The Kenya Seeds Of Change initiative aims to contribute towards national afforestaion by land owners through the countrywide sales of inexpensive tree seeds and the promotion of direct seeding woodlot establishment. Seeds are by far the best method of promoting wide scale tree planting in Kenya. These are some of the benefits from the direct planting of tree seeds compared to planting seedlings:
- Seeds are Cheaper! (At roughly 0.25cents per tree compared to 20+ shillings per seedling)
- The tree’s hardiness and survivability increases.
- Thousands of seeds can be transported and stored much more easily then thousands of seedlings can until the planting time comes.
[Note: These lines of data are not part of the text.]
### config.mk
export PLATFORM = sky130hd
export DESIGN_NAME = sync_fifo
export DESIGN_NICKNAME = d
export VERILOG_FILES = /design/src/rtl/fifo_pkg.sv /design/src/rtl/fifo_ram.sv /design/src/rtl/sync_fifo.sv
export SDC_FILE = /design/constraint.sdc
export NUM_CORES = 1
export LEC_CHECK = 0
export CAP_MARGIN = 10
export CELL_PAD_IN_SITES_DETAIL_PLACEMENT = 1
export CELL_PAD_IN_SITES_GLOBAL_PLACEMENT = 2
export CORE_AREA = 2 2 72 74
export CTS_CLUSTER_SIZE = 30
export DETAILED_ROUTE_END_ITERATION = 8
export DIE_AREA = 0 0 74 76
export DONT_BUFFER_PORTS = 1
export PLACE_DENSITY_LB_ADDON = 0.1
export SLEW_MARGIN = 20
export SYNTH_ARGS = -nofsm -noshare
export SYNTH_HDL_FRONTEND = slang
export SYNTH_SLANG_ARGS = --single-unit
### constraint.sdc
create_clock -name i_clock -period 3.85 [get_ports i_clock]
set_input_delay 1.155 -clock i_clock [delete_from_list [all_inputs] [get_ports i_clock]]
set_output_delay 1.155 -clock i_clock [all_outputs]
set_load 0.02 [all_outputs]
### src/rtl/fifo_pkg.sv
`default_nettype none
// fifo_pkg: read-mode enum and wrap-aware pointer increment shared by the FIFO files.
// Rev 1.0
package fifo_pkg;

   typedef enum logic {
      FIFO_STD  = 1'b0,
      FIFO_FWFT = 1'b1
   } fifo_mode_t;

   // Wraps by explicit compare so non-power-of-two depths stay contiguous.
   function automatic int unsigned ptr_next(input int unsigned ptr, input int unsigned depth);
      if (ptr == depth - 32'd1) begin
         return 32'd0;
      end
      return ptr + 32'd1;
   endfunction

endpackage
`default_nettype wire

### src/rtl/fifo_ram.sv
`default_nettype none
// fifo_ram: DEPTH x DATA_WIDTH register array, synchronous write, asynchronous read.
// Rev 1.0
module fifo_ram #(
   parameter int DATA_WIDTH = 8,
   parameter int DEPTH      = 4,
   localparam int AW        = $clog2(DEPTH)
) (
   input  logic                  clk,
   input  logic                  wr_en,
   input  logic [AW-1:0]         wr_addr,
   input  logic [DATA_WIDTH-1:0] wr_data,
   input  logic [AW-1:0]         rd_addr,
   output logic [DATA_WIDTH-1:0] rd_data
);

   logic [DATA_WIDTH-1:0] mem [DEPTH];

   // Storage is deliberately never reset; flush and reset only move pointers.
   always_ff @(posedge clk) begin
      if (wr_en) begin
         mem[wr_addr] <= wr_data;
      end
   end

   assign rd_data = mem[rd_addr];

endmodule
`default_nettype wire

### src/rtl/sync_fifo.sv
`default_nettype none
// sync_fifo: parametrised single-clock FIFO with standard or FWFT read, count, flags and sticky errors.
// Rev 1.0
module sync_fifo
   import fifo_pkg::*;
#(
   parameter int DATA_WIDTH   = 8,
   parameter int DEPTH        = 4,
   parameter int FWFT         = 0,
   parameter int ALMOST_FULL  = DEPTH - 1,
   parameter int ALMOST_EMPTY = 1,
   localparam int AW          = $clog2(DEPTH),
   localparam int CW          = $clog2(DEPTH + 1)
) (
   input  logic                  i_clock,
   input  logic                  i_reset,
   input  logic                  i_flush,
   input  logic [DATA_WIDTH-1:0] i_wrData,
   input  logic                  i_wrEnable,
   input  logic                  i_rdEnable,
   input  logic                  i_errClear,
   output logic [DATA_WIDTH-1:0] o_rdData,
   output logic                  o_rdValid,
   output logic                  o_canWrite,
   output logic                  o_canRead,
   output logic                  o_almostFull,
   output logic                  o_almostEmpty,
   output logic [CW-1:0]         o_count,
   output logic                  o_overflow,
   output logic                  o_underflow
);

   localparam fifo_mode_t MODE   = (FWFT != 0) ? FIFO_FWFT : FIFO_STD;
   localparam logic [CW-1:0] FULL_COUNT = CW'(DEPTH);
   localparam logic [CW-1:0] AF_LEVEL   = CW'(ALMOST_FULL);
   localparam logic [CW-1:0] AE_LEVEL   = CW'(ALMOST_EMPTY);

   logic [AW-1:0]         wr_addr;
   logic [AW-1:0]         rd_addr;
   logic [CW-1:0]         count;
   logic                  overflow;
   logic                  underflow;
   logic                  rd_acc;
   logic                  wr_acc;
   logic                  wr_do;
   logic                  rd_do;
   logic                  not_empty;
   logic [DATA_WIDTH-1:0] ram_rd_data;

   assign not_empty = (count != '0);
   assign rd_acc    = i_rdEnable & not_empty;
   assign wr_acc    = i_wrEnable & ((count != FULL_COUNT) | rd_acc);
   // Flush wins over any transfer in the same cycle.
   assign wr_do     = wr_acc & ~i_flush;
   assign rd_do     = rd_acc & ~i_flush;

   fifo_ram #(
      .DATA_WIDTH (DATA_WIDTH),
      .DEPTH      (DEPTH)
   ) u_ram (
      .clk     (i_clock),
      .wr_en   (wr_do),
      .wr_addr (wr_addr),
      .wr_data (i_wrData),
      .rd_addr (rd_addr),
      .rd_data (ram_rd_data)
   );

   always_ff @(posedge i_clock or negedge i_reset) begin
      if (!i_reset) begin
         wr_addr <= '0;
         rd_addr <= '0;
         count   <= '0;
      end else if (i_flush) begin
         wr_addr <= '0;
         rd_addr <= '0;
         count   <= '0;
      end else begin
         if (wr_do) begin
            wr_addr <= AW'(ptr_next(32'(wr_addr), unsigned'(DEPTH)));
         end
         if (rd_do) begin
            rd_addr <= AW'(ptr_next(32'(rd_addr), unsigned'(DEPTH)));
         end
         case ({wr_do, rd_do})
            2'b10:   count <= count + 1'b1;
            2'b01:   count <= count - 1'b1;
            default: count <= count;
         endcase
      end
   end

   // A refusal in the same cycle as a clear keeps the flag set.
   always_ff @(posedge i_clock or negedge i_reset) begin
      if (!i_reset) begin
         overflow  <= 1'b0;
         underflow <= 1'b0;
      end else begin
         if (i_wrEnable & ~wr_acc & ~i_flush) begin
            overflow <= 1'b1;
         end else if (i_errClear) begin
            overflow <= 1'b0;
         end
         if (i_rdEnable & ~rd_acc & ~i_flush) begin
            underflow <= 1'b1;
         end else if (i_errClear) begin
            underflow <= 1'b0;
         end
      end
   end

   generate
      if (MODE == FIFO_STD) begin : g_std
         logic [DATA_WIDTH-1:0] rd_data_q;
         logic                  rd_valid_q;

         always_ff @(posedge i_clock or negedge i_reset) begin
            if (!i_reset) begin
               rd_data_q  <= '0;
               rd_valid_q <= 1'b0;
            end else begin
               rd_valid_q <= rd_do;
               if (rd_do) begin
                  rd_data_q <= ram_rd_data;
               end
            end
         end

         assign o_rdData  = rd_data_q;
         assign o_rdValid = rd_valid_q;
      end else begin : g_fwft
         // Head word is masked while empty so reset presents zero, not stale storage.
         assign o_rdData  = not_empty ? ram_rd_data : '0;
         assign o_rdValid = not_empty;
      end
   endgenerate

   assign o_canWrite    = (count != FULL_COUNT);
   assign o_canRead     = not_empty;
   assign o_almostFull  = (count >= AF_LEVEL);
   assign o_almostEmpty = (count <= AE_LEVEL);
   assign o_count       = count;
   assign o_overflow    = overflow;
   assign o_underflow   = underflow;

endmodule
`default_nettype wire

==> Yosys cells after proc, flatten, opt, wreduce, memory -nomap -nowiden <==
Memories as Yosys holds them, arrays and structs flattened. A register that Yosys moved wholly into a read port is not among the register bits.
Cells that the tools add are included.
{ "totals": {"memories": 1, "regBits": 10, "inputBits": 14, "elab_cells": 56, "mem_bits_rw": 32, "out_inout_bits": 18} }
{ "mem_list": {"columns": ["name", "words", "width", "read_ports", "rd_clocked_by_memory_dff", "wr", "line", "rtl"], "rows": [
  ["u_ram.mem", 4, 8, 1, 1, 1, "fifo_ram.sv:17", "logic [DATA_WIDTH-1:0] mem [DEPTH];"]
]} }
{ "classes": {"n_eq_ne": 5, "magnitude_cmp": 2, "bitwise": 12, "n_mux": 19, "reduce_logical": 7, "n_addsub": 4} }
{ "op_table": {"columns": ["cell", "count"], "rows": [
  ["$mux 2", 6],
  ["$mux 1", 11],
  ["$and 1x1->1", 8],
  ["$reduce_bool 2->1", 4],
  ["$eq 2x2->1 const B", 3],
  ["$pmux 3 s2", 1],
  ["$reduce_bool 3->1", 2],
  ["$add 2x1->2 const B", 2],
  ["$add 3x1->3 const B", 1],
  ["$ge 3x2->1 const B", 1],
  ["$le 3x1->1 const B", 1],
  ["$mux 3", 1],
  ["$ne 3x3->1 const B", 1],
  ["$not 1->1", 3],
  ["$sub 3x1->3 const B", 1],
  ["$eq 2x1->1 const B", 1],
  ["$logic_not 1->1", 1],
  ["$or 1x1->1", 1]
]} }

==> Depth between registers and ports, before layout <==
{ "logic_depth": {"depth_word": 10, "ltp_mapped": 7, "depth_no_buf": 6} }

==> Modules after synthesis <==
A second synthesis with hierarchy kept.
{ "hier_totals": {"cells_unflattened": 127, "hier_area_um2": 2137.0} }
{ "modules_own_cells": {"columns": ["mod", "instances", "cells_each", "area_per_inst_um2", "seq_area_each_um2"], "rows": [
  ["fifo_ram", 1, 46, 1188.6, 960.9],
  ["sync_fifo", 1, 81, 948.4, 450.4]
]} }

==> Worst setup path before layout <==
OpenSTA, ideal clock, no wires.
{ "synth_timing": {"path_kind": "register to output", "start": "register count[0], in the netlist o_count[0]", "end": "output port o_canRead", "t_required_ps": 2695, "path_stages_with_launch": 6, "t_arrival_ps": 1320, "path_buffers": 1, "slack_ps": 1375, "cell_sequence": "dfrtp_1 > inv_1 > ha_1 > clkbuf_2 > nor2b_4 > inv_1"} }
{ "synth_via": {"elab_chain_len": 1} }
{ "synth_rtl": {"columns": ["item", "line", "rtl"], "rows": [
  ["from (decl)", "sync_fifo.sv:40", "logic [CW-1:0] count;"],
  ["from (signal assigned)", "sync_fifo.sv:86", "2'b10: count <= count + 1'b1;"],
  ["from (signal assigned)", "sync_fifo.sv:87", "2'b01: count <= count - 1'b1;"],
  ["from (signal assigned)", "sync_fifo.sv:88", "default: count <= count;"],
  ["$reduce_bool 3->1", "sync_fifo.sv:50", "assign not_empty = (count != '0);"],
  ["to (decl)", "sync_fifo.sv:25", "output logic o_canRead,"]
]} }
Every way passes these cells.

==> Worst setup path in the final report <==
Ends and elaborated chain as after synthesis.

==> reports/metrics.yaml <==
clock_network:
  cts_root_buf: "clkbuf_8"
  clk_latency_ps: 300
  hold_buffers: 0
  cts_sinks: 50
  cts_buffers: 5
  cts_setup_buffers: 0
  tritoncts: "yes"
  clk_path_buf_depth: 2
  htreeDepth: 2
  postCtsResizedCells: 0
  clk_pin_slew_ps: 90
timing:
  fmax_ghz: 0.335
  min_period_ps: 2980
  fin_crit_sh_pct: 77.4
  fin_setup_tns_ps: 0
  finalHoldViolations: 0
  rsz0062_at_grt: "false"
  fin_skew_ps: 5.67
  setup_viol: 0
  drv_slew: 0
  worstMarginPinSlew_ps: 648
  max-slew-margin-rel_pct: 56.3
power:
  leakagePower_nw: 0.865
  ir_worst_vdd_mv: 0.342
  power_density_nw_per_um2: 628
synthesis:
  synth_top_family_by_area: "multiplexers"
  synth.top_cell.area_share_pct: 42.9
  synth_common_cells: "edfxtp_1 (32), dfrtp_1 (18), ha_1 (10), inv_1 (10), mux2_2 (9)"
  yosys_warnings: 0
  synthArstFlopShare_pct: 36.0
  yosys.area.top_type: "edfxtp_1"
  synthCells: 144
  yosysSeqAreaShare_pct: 63.0
  synth_ff_type: "edfxtp_1"
  synthTopCellsByArea: "edfxtp_1 (43%), dfrtp_1 (20%), mux4_2 (8.0%)"
  synth_fp_nets: 168
  syn_area_per_cell_um2: 15.6
  synth_most_common_cell: "edfxtp_1"
  synthAdderAreaFrac_pct: 5.59
  yosys-mux-area-fraction_pct: 12.6
  synth-edff-count: 32
  synth-xor-area-share_pct: 0.782
  synth_area_um2: 2240
  synth_seq_cells: 50
  synth_compound_area_share_pct: 5.64
  synthSimpleGateAreaFrac_pct: 8.49
  synthDistinctLibCells: 35
drt:
  num_vias: 1139
  drcViolationCount: 0
  ant_nets: 0
  vias_per_cell: 5.30
  drt_wl_total_um: 4090
  wl_per_cell_um: 19.0
  drtIter0Drc: 55
  firstDrtPassIters: 4
critical_path:
  setup.worst_path.end_class: "primary output"
  path_common_cell: "inv_1"
  worst-setup-path-type: "flip-flop to primary output"
  path_cells: "inv_1 > ha_1 > nor2b_4 > inv_1"
  cp.required_ps: 2690
  cp.arrival_ps: 1830
  cpMaxStageDelayCell: "dfrtp_1"
  crit_fanout: 9
  startpoint_type: "flip-flop"
  max_stage_delay_ps: 500
floorplanning:
  die_x_um: 74
  io_pins: 32
  dieHeight_um: 76
  dieArea_um2: 5620
  rows: 26
  core_area_um2: 4910
  start_util_pct: 45.6
global_routing:
  grt.total_usage_pct: 16.4
  overflow: 0
  grt_pass1_wl_um: 6750
  antenna_found_initial: 0
  grt_max_degree: 19
  grt_pass1_vias: 1288
cells_and_area:
  area_growth_pct: 6.65
  fin_util_pct: 48.6
  fin_nets: 168
  antenna_cells: 0
  drive_above_1_share_pct: 20.0
outcome:
  status: "complete, no violations"
placed_design:
  dp_hpwl_um: 2810
  gp_congestion: 0.729
  numPortBuffers: 0
job:
  cap_violations: 0
worst_hold_path:
  min-delay-path-class: "input pin to asynchronous set/reset pin"
-- layout by cell type, fill, tap and decap left out, types with 2 or more instances in the layout --
master / n
edfxtp_1: 32
dfrtp_1: 18
inv_1: 10
ha_1: 10
mux2_2: 9
mux4_2: 8
a21oi_1: 7
nor2_1: 6
o21ai_0: 5
clkbuf_8: 5
and2_1: 4
or2b_1: 2
nand2b_1: 2
nand3b_1: 2
nand3_1: 2
xnor2_1: 2
o22ai_1: 2
or4_1: 2
-- registers in the layout, indices dropped and copies added (netlist names) --
register	count
o_rdData	8
wr_addr	2
u_ram.mem	32
o_underflow	1
o_count	3
rd_addr	2
o_overflow	1
o_rdValid	1
-- worst max-delay path, delay by kind of cell (launching register included) --
| family | cells | cell delay, ps |
|---|---|---|
| AND/OR/NAND/NOR | 1 | 280 |
| flip-flops | 1 | 500 |
| adder cells (fa/ha/maj) | 1 | 380 |
| buffers and inverters | 2 | 360 |
-- final timing paths --
kind / slack, ps / startpoint / cells past startpoint / endpoint
worst max-delay path: 870 / o_count[0] / 4 / o_canRead
worst min-delay path: 540 / i_reset / 0 / o_rdData[4]
worst max register to register: 1570 / o_count[0] / 5 / u_ram.mem[1][3]
worst min register to register: 600 / wr_addr[1] / 2 / wr_addr[1]
max in group asynchronous: 3240 / i_reset / 0 / wr_addr[0]
min in group i_clock: 600 / wr_addr[1] / 2 / wr_addr[1]
-- final cells by class --
type	instances	area, µm²
fillers	498	2520
well taps	70	87.6
inverters	10	37.5
clock inverters	3	42.5
multi-input cells	77	741
clock buffers	5	68.8
flip-flops and latches	50	1410
-- routing by layer --
layer	up-vias	share of wire (%)	GRT usage, %
met1	584	43	21.3
met4	0	1.3	4.91
li1	532	-	-
met3	5	3.3	4.89
met2	18	52	26.4
met5	-	0	0
-- kinds of logic (layout without fill, tap and decap cells) --
| group | after synthesis | after routing |
|---|---|---|
| buffers and inverters | 17 | 18 |
| and+or+nand+nor | 29 | 29 |
| DFF | 50 | 50 |
| muxes | 17 | 17 |
| adders and majority gates | 10 | 10 |
| xor gates and xnor gates | 2 | 2 |
| AOI/OAI and AO/OA | 19 | 19 |
-- report_power, final --
part | internal (mW) | switching (mW)
clock network | 0.194 | 0.175
logic | 0.163 | 0.166
registers | 0.647 | 0.155
-- metrics by stage --
stage               setup WS, ps  area (µm²)  power, mW  cells  hold WS [ps]
floorplan                   1370        2240       1.09    144           560
global placement            1250        2280       1.14    207           581
detailed placement          1190        2280       1.15    207           594
CTS                          845        2390       1.52    215           525
global route                 730        2390       1.59    215           510
finish                       869        2390       1.50    215           535
Power figures use the tool's default switching activity.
- Seeds can be massively disseminated through existing retail outlets with minimal price increments from producer to consumer. Tree seedlings face problems of availability at the right time, dissemination logistics etc.
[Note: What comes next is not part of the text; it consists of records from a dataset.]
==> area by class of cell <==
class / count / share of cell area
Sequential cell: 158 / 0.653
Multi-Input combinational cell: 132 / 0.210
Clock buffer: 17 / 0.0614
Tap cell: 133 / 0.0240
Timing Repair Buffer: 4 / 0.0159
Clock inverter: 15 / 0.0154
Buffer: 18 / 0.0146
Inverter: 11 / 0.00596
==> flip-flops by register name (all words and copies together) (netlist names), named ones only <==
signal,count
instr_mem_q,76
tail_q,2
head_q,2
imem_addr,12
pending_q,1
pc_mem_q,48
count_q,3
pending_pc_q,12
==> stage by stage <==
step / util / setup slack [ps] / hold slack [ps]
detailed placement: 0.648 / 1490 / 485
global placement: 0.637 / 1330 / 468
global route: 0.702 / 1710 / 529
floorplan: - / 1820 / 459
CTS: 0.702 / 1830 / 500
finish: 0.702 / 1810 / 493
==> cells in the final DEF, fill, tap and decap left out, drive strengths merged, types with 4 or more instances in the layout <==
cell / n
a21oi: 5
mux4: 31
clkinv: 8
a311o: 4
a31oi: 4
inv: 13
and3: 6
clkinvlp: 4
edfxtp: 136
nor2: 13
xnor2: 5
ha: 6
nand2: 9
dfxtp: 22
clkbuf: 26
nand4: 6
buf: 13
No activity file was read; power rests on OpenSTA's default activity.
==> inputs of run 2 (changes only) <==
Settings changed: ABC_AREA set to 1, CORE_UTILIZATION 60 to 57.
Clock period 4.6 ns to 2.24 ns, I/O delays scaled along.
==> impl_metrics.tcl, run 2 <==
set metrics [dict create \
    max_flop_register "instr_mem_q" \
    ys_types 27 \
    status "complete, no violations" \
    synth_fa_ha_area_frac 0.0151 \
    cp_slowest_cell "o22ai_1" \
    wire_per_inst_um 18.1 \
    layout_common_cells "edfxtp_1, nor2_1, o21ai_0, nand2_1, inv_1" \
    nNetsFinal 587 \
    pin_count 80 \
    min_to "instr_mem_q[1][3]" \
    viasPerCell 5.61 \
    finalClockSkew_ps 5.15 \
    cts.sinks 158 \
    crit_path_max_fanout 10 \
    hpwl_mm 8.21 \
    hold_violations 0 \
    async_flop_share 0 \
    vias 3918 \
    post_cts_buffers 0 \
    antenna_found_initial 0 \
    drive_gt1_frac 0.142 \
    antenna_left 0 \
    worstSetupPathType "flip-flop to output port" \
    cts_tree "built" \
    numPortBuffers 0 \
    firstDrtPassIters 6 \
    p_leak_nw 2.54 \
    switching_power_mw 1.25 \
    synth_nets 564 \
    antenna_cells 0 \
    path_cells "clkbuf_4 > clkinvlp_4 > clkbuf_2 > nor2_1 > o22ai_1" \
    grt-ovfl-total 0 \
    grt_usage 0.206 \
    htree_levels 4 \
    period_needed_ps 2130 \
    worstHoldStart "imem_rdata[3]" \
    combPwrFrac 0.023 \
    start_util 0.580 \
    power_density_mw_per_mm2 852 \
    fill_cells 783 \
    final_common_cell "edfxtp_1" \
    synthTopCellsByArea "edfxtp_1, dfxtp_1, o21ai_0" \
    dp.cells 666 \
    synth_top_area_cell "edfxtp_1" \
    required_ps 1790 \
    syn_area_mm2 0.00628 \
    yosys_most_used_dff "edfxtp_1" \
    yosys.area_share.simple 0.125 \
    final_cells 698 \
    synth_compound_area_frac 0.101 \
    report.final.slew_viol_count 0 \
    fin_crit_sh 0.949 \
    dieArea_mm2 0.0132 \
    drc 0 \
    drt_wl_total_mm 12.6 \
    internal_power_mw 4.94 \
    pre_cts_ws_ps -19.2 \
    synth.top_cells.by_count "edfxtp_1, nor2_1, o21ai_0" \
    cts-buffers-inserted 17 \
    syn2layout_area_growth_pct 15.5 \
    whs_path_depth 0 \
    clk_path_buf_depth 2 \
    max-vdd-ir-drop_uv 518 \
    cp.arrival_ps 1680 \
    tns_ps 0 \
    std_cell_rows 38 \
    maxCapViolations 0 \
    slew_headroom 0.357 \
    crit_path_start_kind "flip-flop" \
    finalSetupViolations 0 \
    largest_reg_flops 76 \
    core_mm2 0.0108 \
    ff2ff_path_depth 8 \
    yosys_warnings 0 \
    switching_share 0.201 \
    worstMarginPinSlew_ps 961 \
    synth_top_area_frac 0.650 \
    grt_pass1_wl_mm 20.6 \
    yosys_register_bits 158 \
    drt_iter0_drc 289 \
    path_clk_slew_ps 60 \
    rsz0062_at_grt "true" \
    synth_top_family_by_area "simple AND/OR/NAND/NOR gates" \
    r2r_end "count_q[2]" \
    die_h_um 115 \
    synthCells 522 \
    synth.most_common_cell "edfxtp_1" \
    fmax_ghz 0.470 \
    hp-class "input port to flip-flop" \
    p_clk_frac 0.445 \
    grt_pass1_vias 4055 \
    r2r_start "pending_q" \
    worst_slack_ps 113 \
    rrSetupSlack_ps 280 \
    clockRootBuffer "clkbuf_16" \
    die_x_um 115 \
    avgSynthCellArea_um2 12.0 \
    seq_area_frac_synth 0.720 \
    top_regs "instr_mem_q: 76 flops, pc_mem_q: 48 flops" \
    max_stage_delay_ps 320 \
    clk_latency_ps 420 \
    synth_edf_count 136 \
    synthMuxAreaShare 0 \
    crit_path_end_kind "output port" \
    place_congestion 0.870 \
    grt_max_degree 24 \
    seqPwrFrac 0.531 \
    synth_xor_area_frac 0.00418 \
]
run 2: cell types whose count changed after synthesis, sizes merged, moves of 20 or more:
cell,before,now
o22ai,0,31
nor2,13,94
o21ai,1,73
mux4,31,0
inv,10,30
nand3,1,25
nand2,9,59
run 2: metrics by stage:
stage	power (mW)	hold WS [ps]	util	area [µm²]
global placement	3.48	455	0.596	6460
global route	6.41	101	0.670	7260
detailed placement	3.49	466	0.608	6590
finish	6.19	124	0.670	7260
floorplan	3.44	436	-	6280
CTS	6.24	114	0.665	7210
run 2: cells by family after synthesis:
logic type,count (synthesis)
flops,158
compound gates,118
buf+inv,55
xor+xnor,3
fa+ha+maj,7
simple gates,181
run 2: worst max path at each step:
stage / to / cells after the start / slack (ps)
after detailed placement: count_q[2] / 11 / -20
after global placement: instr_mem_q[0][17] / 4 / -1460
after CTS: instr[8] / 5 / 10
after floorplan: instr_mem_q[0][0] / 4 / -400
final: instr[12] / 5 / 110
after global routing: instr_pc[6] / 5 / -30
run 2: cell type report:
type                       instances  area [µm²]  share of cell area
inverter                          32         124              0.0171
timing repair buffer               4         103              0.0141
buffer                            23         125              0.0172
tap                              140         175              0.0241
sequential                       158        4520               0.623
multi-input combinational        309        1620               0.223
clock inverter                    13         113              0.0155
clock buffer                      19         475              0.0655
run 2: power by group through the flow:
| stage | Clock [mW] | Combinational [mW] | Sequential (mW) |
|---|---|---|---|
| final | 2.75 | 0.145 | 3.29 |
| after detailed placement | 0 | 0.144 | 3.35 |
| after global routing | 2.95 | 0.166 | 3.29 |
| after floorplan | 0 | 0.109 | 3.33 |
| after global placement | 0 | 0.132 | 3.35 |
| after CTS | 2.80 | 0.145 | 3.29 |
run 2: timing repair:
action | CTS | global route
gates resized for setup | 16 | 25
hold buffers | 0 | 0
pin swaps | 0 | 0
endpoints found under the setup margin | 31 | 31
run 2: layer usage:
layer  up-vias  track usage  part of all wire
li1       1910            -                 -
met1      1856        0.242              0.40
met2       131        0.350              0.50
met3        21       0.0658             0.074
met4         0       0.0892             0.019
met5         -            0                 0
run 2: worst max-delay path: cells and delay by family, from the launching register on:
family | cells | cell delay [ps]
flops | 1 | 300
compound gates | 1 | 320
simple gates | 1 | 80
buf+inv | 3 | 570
- Partially domesticated indigenous tree species are best grown from seed. They are already adapted to Kenya’s climate, soils and pests and the trees are currently widely used and understood by the population.
- Seeds simplify the enhancement of the genetic diversity of planted woodlots.
- The above/below ground biomass ratio is more conducive to healthy growth when a tree is planted from seed.
- Overall financial losses and risks from drought, animals etc. are significantly less under direct seeding.
Limited Access to Good Seed
- From large commercial plantations to small scale rural and urban farmers, the access to purchase certified tree seeds according to their growing zones and uses is extremely limited to anyone who would like to plant trees.
- Currently the only place to buy graded, certified tree seeds is at KEFRI (The Kenya Forestry Research Institute), located in Muguga, on the outskirts of Nairobi.
- In contrast all the Nakumatt and Uchumi supermarket chains and all of the Agro-Vets in small or large towns and cities stock a variety of seeds ie. sukuma wiki (Kale) and maize etc.
- Which of course raises the question; why don’t they all stock small packages of tree seeds that are suited to their market base?
This is what the Kenya Seeds of Change initiative has been started to get done.